In an interview with Roundhouse Radio, Alcock discussed his start in animation while living in Barcelona, and apprenticing with animator Dirk Van de Vondel. Alcock and Van de Vondel fortuitously met in a life drawing class, which led to Alcock helping Van de Vondel with a film. Now, as co-owner of Global Mechanic, Alcock leads an unusual and successful business model. In addition to his work in art, film and animation, Alcock has launched other business startups and spin-offs, including interactive wine tasting platform Quini. As Creative Director at Global Mechanic, Alcock's current animated projects in production include two PBS children's TV series, Ruff Ruffman and Plum Landing. Ruff Ruffman is a science-based show that stars a "foolish looking, giant orange dog" who inspires children to do "task based science projects." Plum Landing is a sustainability-based show that features an alien, who gains an understanding of the earth by sending the cast of kids on tasks throughout the show.

Throughout his career, Alcock has created an impressive body of commercial work. Alcock's design-based TV commercials "have led to award-winning campaigns for clients like Coca-Cola, Molson, Chrysler, Bell and Proctor & Gamble."

Although Alcock is known for his work on advertisements, he is also known for his work on TV shows, independent films, apps, video games and art projects.

Alcock's art projects include typographical animation for the dance/theatre/poetry/music piece, The Four Horsemen, and set and projection work for, I Send You This Cadmium Red, based on the correspondence between John Berger and John Christie.
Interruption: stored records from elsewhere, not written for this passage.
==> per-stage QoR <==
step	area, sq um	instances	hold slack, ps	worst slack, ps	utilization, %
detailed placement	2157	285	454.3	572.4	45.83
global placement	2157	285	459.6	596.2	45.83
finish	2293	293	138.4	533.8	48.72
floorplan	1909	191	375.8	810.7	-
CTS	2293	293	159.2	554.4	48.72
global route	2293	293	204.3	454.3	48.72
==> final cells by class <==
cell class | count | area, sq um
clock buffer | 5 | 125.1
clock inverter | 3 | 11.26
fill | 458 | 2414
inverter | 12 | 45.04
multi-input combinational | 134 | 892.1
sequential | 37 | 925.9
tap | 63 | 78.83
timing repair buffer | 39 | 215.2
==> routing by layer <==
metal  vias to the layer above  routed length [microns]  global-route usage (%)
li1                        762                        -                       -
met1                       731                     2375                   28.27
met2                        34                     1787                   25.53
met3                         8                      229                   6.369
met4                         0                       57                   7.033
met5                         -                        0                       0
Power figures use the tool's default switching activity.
File: src/rtl/pwm_duty_ramp.sv
// Duty-cycle sequencer ahead of the pwm core: slews dc toward a clamped target,
// changing it only on frame boundaries so the core never sees a mid-period update.
module pwm_duty_ramp #(
  parameter int PERIOD      = 100,
  parameter int DC_MAX      = 100,
  parameter int STEP        = 1,
  parameter int STEP_FRAMES = 4
) (
  input  logic       clk,
  input  logic       reset,
  input  logic [6:0] target,
  input  logic       ramp_en,
  input  logic       hold,
  output logic [6:0] dc,
  output logic       frame_start,
  output logic       busy
);

  // state | meaning
  // IDLE  | dc == clamped target, no slew pending
  // UP    | dc <  clamped target, steps add STEP
  // DOWN  | dc >  clamped target, steps subtract STEP
  typedef enum logic [1:0] {IDLE, UP, DOWN} state_t;

  localparam logic [15:0] FCNT_LAST = 16'(PERIOD - 1);
  localparam logic [7:0]  SCNT_LAST = 8'(STEP_FRAMES - 1);
  localparam logic [6:0]  DC_MAX_C  = 7'(DC_MAX);
  localparam logic [6:0]  STEP_C    = 7'(STEP);
  localparam logic [7:0]  STEP_X    = 8'(STEP);

  state_t      state;
  logic [15:0] fcnt_q, fcnt_d;
  logic [7:0]  scnt_q, scnt_d;
  logic [6:0]  dc_q, dc_d;
  logic        frame_start_q, frame_start_d;
  logic        busy_q, busy_d;

  logic [6:0]  tgt_c;
  logic        frame_tick, step_point;
  logic [7:0]  up_sum, dn_floor;

  assign tgt_c      = (target > DC_MAX_C) ? DC_MAX_C : target;
  assign frame_tick = (fcnt_q == FCNT_LAST);
  assign step_point = frame_tick && (scnt_q == SCNT_LAST);

  // 8-bit arithmetic so neither the sum nor the threshold can wrap
  assign up_sum   = {1'b0, dc_q} + STEP_X;
  assign dn_floor = {1'b0, tgt_c} + STEP_X;

  always_ff @(posedge clk or posedge reset) begin
    if (reset) begin
      fcnt_q        <= '0;
      scnt_q        <= '0;
      dc_q          <= '0;
      frame_start_q <= 1'b0;
      busy_q        <= 1'b0;
    end else begin
      fcnt_q        <= fcnt_d;
      scnt_q        <= scnt_d;
      dc_q          <= dc_d;
      frame_start_q <= frame_start_d;
      busy_q        <= busy_d;
    end
  end

  // Direction follows dc and the live target every cycle, so reversals cost nothing.
  always_comb begin
    state = IDLE;
    if (dc_q < tgt_c)      state = UP;
    else if (dc_q > tgt_c) state = DOWN;
  end

  always_comb begin
    fcnt_d        = frame_tick ? 16'd0 : fcnt_q + 16'd1;
    frame_start_d = frame_tick;
    scnt_d        = scnt_q;
    dc_d          = dc_q;
    if (frame_tick && !hold) begin
      if (!ramp_en) begin
        dc_d   = tgt_c;
        scnt_d = '0;
      end else begin
        // scnt keeps counting in IDLE so a new ramp lands on the existing step grid
        scnt_d = step_point ? 8'd0 : scnt_q + 8'd1;
        if (step_point) begin
          case (state)
            UP:      dc_d = (up_sum > {1'b0, tgt_c}) ? tgt_c : up_sum[6:0];
            DOWN:    dc_d = ({1'b0, dc_q} >= dn_floor) ? (dc_q - STEP_C) : tgt_c;
            default: dc_d = dc_q;
          endcase
        end
      end
    end
    busy_d = (dc_d != tgt_c);
  end

  assign dc          = dc_q;
  assign frame_start = frame_start_q;
  assign busy        = busy_q;

endmodule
Alcock also designed the font Soupbone, distributed by FontShop International.

==Animation studios==
Alcock and Adam Shaheen founded Cuppa Coffee animation in 1991. In 1995, Alcock moved to Chicago to head Tricky Pictures, a subsidiary of Backyard Productions. In 2000, Alcock founded Global Mechanic in Vancouver. Since 2004 he co-owns the company with CEO Tina Ouellette.